# WHAT NEEDS TO BE DONE:
Using the records below, repeat exactly the lines from the one holding "layout-drive-gt1-share_pct: 43.71" through the one holding "start_util_pct: 51.84", both ends included, and no others.

# THE INPUT:
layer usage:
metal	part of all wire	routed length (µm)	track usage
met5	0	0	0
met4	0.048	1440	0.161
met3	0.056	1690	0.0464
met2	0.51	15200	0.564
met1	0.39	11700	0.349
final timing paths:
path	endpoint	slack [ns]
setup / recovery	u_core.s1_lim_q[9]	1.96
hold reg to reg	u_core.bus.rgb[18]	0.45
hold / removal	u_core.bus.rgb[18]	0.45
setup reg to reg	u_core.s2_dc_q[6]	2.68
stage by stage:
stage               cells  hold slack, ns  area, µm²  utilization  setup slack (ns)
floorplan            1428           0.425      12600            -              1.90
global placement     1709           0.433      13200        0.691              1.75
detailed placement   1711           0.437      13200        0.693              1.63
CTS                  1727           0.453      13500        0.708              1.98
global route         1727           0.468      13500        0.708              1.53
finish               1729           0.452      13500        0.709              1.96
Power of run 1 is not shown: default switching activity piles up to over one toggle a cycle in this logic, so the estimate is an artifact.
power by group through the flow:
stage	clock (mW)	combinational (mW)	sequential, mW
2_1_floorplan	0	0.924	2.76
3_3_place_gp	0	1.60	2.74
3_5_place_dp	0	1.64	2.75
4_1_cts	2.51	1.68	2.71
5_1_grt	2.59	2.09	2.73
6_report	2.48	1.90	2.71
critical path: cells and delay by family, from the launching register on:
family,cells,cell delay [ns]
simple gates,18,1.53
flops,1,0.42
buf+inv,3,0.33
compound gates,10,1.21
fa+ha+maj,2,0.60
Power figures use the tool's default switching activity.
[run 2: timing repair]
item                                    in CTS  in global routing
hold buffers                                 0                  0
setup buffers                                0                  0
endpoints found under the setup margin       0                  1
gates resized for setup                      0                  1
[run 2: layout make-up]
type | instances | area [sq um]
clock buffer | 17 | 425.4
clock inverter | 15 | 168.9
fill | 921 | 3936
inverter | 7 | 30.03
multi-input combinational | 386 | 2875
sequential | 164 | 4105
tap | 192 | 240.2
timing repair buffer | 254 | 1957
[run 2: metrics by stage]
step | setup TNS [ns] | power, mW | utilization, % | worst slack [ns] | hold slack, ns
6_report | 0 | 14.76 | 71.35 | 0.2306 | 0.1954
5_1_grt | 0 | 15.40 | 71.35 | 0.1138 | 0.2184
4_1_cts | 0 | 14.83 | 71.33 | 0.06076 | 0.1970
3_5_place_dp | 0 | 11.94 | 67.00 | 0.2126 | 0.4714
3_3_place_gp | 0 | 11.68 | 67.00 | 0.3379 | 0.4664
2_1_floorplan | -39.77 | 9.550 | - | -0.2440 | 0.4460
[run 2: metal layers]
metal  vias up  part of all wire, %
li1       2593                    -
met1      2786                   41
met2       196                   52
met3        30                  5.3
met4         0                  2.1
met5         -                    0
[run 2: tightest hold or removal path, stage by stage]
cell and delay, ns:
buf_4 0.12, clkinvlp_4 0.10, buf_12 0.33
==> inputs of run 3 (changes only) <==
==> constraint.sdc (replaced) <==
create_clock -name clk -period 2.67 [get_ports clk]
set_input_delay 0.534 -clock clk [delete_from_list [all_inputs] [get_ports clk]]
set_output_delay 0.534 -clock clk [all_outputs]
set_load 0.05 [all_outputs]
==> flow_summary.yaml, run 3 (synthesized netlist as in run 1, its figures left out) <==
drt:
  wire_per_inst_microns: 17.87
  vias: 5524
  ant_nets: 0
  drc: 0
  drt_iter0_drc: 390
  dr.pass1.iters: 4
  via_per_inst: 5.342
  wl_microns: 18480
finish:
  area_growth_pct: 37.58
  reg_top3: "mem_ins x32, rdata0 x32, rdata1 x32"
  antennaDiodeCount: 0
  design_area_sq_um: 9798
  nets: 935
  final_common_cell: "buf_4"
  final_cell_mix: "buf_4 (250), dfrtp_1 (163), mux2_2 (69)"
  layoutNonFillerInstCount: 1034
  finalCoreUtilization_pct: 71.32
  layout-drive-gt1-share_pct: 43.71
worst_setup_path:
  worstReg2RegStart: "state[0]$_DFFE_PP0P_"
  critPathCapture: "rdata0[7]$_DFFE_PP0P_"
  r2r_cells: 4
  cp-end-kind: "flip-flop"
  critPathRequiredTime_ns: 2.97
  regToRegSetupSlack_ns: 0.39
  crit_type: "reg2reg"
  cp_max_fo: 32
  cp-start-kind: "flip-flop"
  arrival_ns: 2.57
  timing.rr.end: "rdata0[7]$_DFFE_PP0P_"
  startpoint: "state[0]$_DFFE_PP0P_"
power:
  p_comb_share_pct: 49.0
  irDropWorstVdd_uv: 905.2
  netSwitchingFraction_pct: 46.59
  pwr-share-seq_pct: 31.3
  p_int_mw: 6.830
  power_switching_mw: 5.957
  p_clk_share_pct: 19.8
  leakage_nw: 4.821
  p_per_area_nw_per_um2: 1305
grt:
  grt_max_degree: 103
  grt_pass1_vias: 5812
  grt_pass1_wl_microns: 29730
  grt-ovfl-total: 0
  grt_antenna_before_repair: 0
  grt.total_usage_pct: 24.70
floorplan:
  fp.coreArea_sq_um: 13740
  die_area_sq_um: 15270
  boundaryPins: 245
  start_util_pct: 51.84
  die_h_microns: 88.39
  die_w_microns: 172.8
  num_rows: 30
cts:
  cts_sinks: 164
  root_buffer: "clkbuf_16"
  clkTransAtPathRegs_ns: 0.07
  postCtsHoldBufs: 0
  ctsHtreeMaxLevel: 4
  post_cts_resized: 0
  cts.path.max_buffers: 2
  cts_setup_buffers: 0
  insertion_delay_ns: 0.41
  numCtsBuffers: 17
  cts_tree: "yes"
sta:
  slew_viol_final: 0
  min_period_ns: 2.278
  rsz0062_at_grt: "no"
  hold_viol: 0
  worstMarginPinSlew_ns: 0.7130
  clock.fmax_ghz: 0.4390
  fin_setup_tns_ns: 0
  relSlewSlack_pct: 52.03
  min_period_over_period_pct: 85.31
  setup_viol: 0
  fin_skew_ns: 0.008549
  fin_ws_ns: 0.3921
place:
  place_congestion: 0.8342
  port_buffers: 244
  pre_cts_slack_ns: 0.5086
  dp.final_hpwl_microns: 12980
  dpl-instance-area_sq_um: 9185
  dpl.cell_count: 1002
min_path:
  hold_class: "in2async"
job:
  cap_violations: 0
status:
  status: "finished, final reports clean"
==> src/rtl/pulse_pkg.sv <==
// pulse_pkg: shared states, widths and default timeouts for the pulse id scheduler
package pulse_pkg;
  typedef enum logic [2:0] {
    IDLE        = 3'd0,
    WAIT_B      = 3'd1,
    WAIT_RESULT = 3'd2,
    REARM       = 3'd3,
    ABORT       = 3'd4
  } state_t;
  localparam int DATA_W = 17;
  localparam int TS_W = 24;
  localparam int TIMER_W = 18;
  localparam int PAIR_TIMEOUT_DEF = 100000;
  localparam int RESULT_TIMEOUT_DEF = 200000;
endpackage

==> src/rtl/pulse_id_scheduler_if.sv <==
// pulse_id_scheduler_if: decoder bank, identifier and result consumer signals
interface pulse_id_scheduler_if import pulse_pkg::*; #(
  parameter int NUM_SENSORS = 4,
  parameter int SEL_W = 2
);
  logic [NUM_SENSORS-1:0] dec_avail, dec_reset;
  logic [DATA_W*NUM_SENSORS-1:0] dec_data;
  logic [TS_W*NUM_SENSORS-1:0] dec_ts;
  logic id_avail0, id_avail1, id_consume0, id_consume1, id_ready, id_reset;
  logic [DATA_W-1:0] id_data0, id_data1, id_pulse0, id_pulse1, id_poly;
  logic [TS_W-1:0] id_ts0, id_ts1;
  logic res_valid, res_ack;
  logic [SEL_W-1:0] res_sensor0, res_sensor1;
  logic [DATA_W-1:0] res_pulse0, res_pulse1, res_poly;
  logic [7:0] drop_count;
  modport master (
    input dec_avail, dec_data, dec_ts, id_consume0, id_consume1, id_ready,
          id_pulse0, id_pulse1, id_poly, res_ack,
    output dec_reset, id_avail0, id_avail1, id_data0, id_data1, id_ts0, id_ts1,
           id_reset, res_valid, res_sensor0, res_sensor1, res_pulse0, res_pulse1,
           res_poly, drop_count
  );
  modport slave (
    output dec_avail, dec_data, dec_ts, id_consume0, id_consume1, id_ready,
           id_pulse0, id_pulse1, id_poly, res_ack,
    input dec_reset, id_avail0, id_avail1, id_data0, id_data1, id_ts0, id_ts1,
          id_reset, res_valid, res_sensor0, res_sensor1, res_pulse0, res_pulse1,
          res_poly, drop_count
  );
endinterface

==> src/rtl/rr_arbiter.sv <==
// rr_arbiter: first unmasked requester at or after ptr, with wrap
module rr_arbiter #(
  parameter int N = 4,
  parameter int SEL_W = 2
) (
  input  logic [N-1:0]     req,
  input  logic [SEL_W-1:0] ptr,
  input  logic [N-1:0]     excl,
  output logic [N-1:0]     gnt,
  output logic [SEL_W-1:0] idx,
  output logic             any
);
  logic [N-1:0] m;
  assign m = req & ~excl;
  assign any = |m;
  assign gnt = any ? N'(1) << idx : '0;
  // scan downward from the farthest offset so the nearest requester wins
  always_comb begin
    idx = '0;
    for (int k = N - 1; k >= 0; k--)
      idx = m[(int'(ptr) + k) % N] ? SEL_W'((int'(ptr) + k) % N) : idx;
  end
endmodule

# REPLY TO THE TASK:
  layout-drive-gt1-share_pct: 43.71
worst_setup_path:
  worstReg2RegStart: "state[0]$_DFFE_PP0P_"
  critPathCapture: "rdata0[7]$_DFFE_PP0P_"
  r2r_cells: 4
  cp-end-kind: "flip-flop"
  critPathRequiredTime_ns: 2.97
  regToRegSetupSlack_ns: 0.39
  crit_type: "reg2reg"
  cp_max_fo: 32
  cp-start-kind: "flip-flop"
  arrival_ns: 2.57
  timing.rr.end: "rdata0[7]$_DFFE_PP0P_"
  startpoint: "state[0]$_DFFE_PP0P_"
power:
  p_comb_share_pct: 49.0
  irDropWorstVdd_uv: 905.2
  netSwitchingFraction_pct: 46.59
  pwr-share-seq_pct: 31.3
  p_int_mw: 6.830
  power_switching_mw: 5.957
  p_clk_share_pct: 19.8
  leakage_nw: 4.821
  p_per_area_nw_per_um2: 1305
grt:
  grt_max_degree: 103
  grt_pass1_vias: 5812
  grt_pass1_wl_microns: 29730
  grt-ovfl-total: 0
  grt_antenna_before_repair: 0
  grt.total_usage_pct: 24.70
floorplan:
  fp.coreArea_sq_um: 13740
  die_area_sq_um: 15270
  boundaryPins: 245
  start_util_pct: 51.84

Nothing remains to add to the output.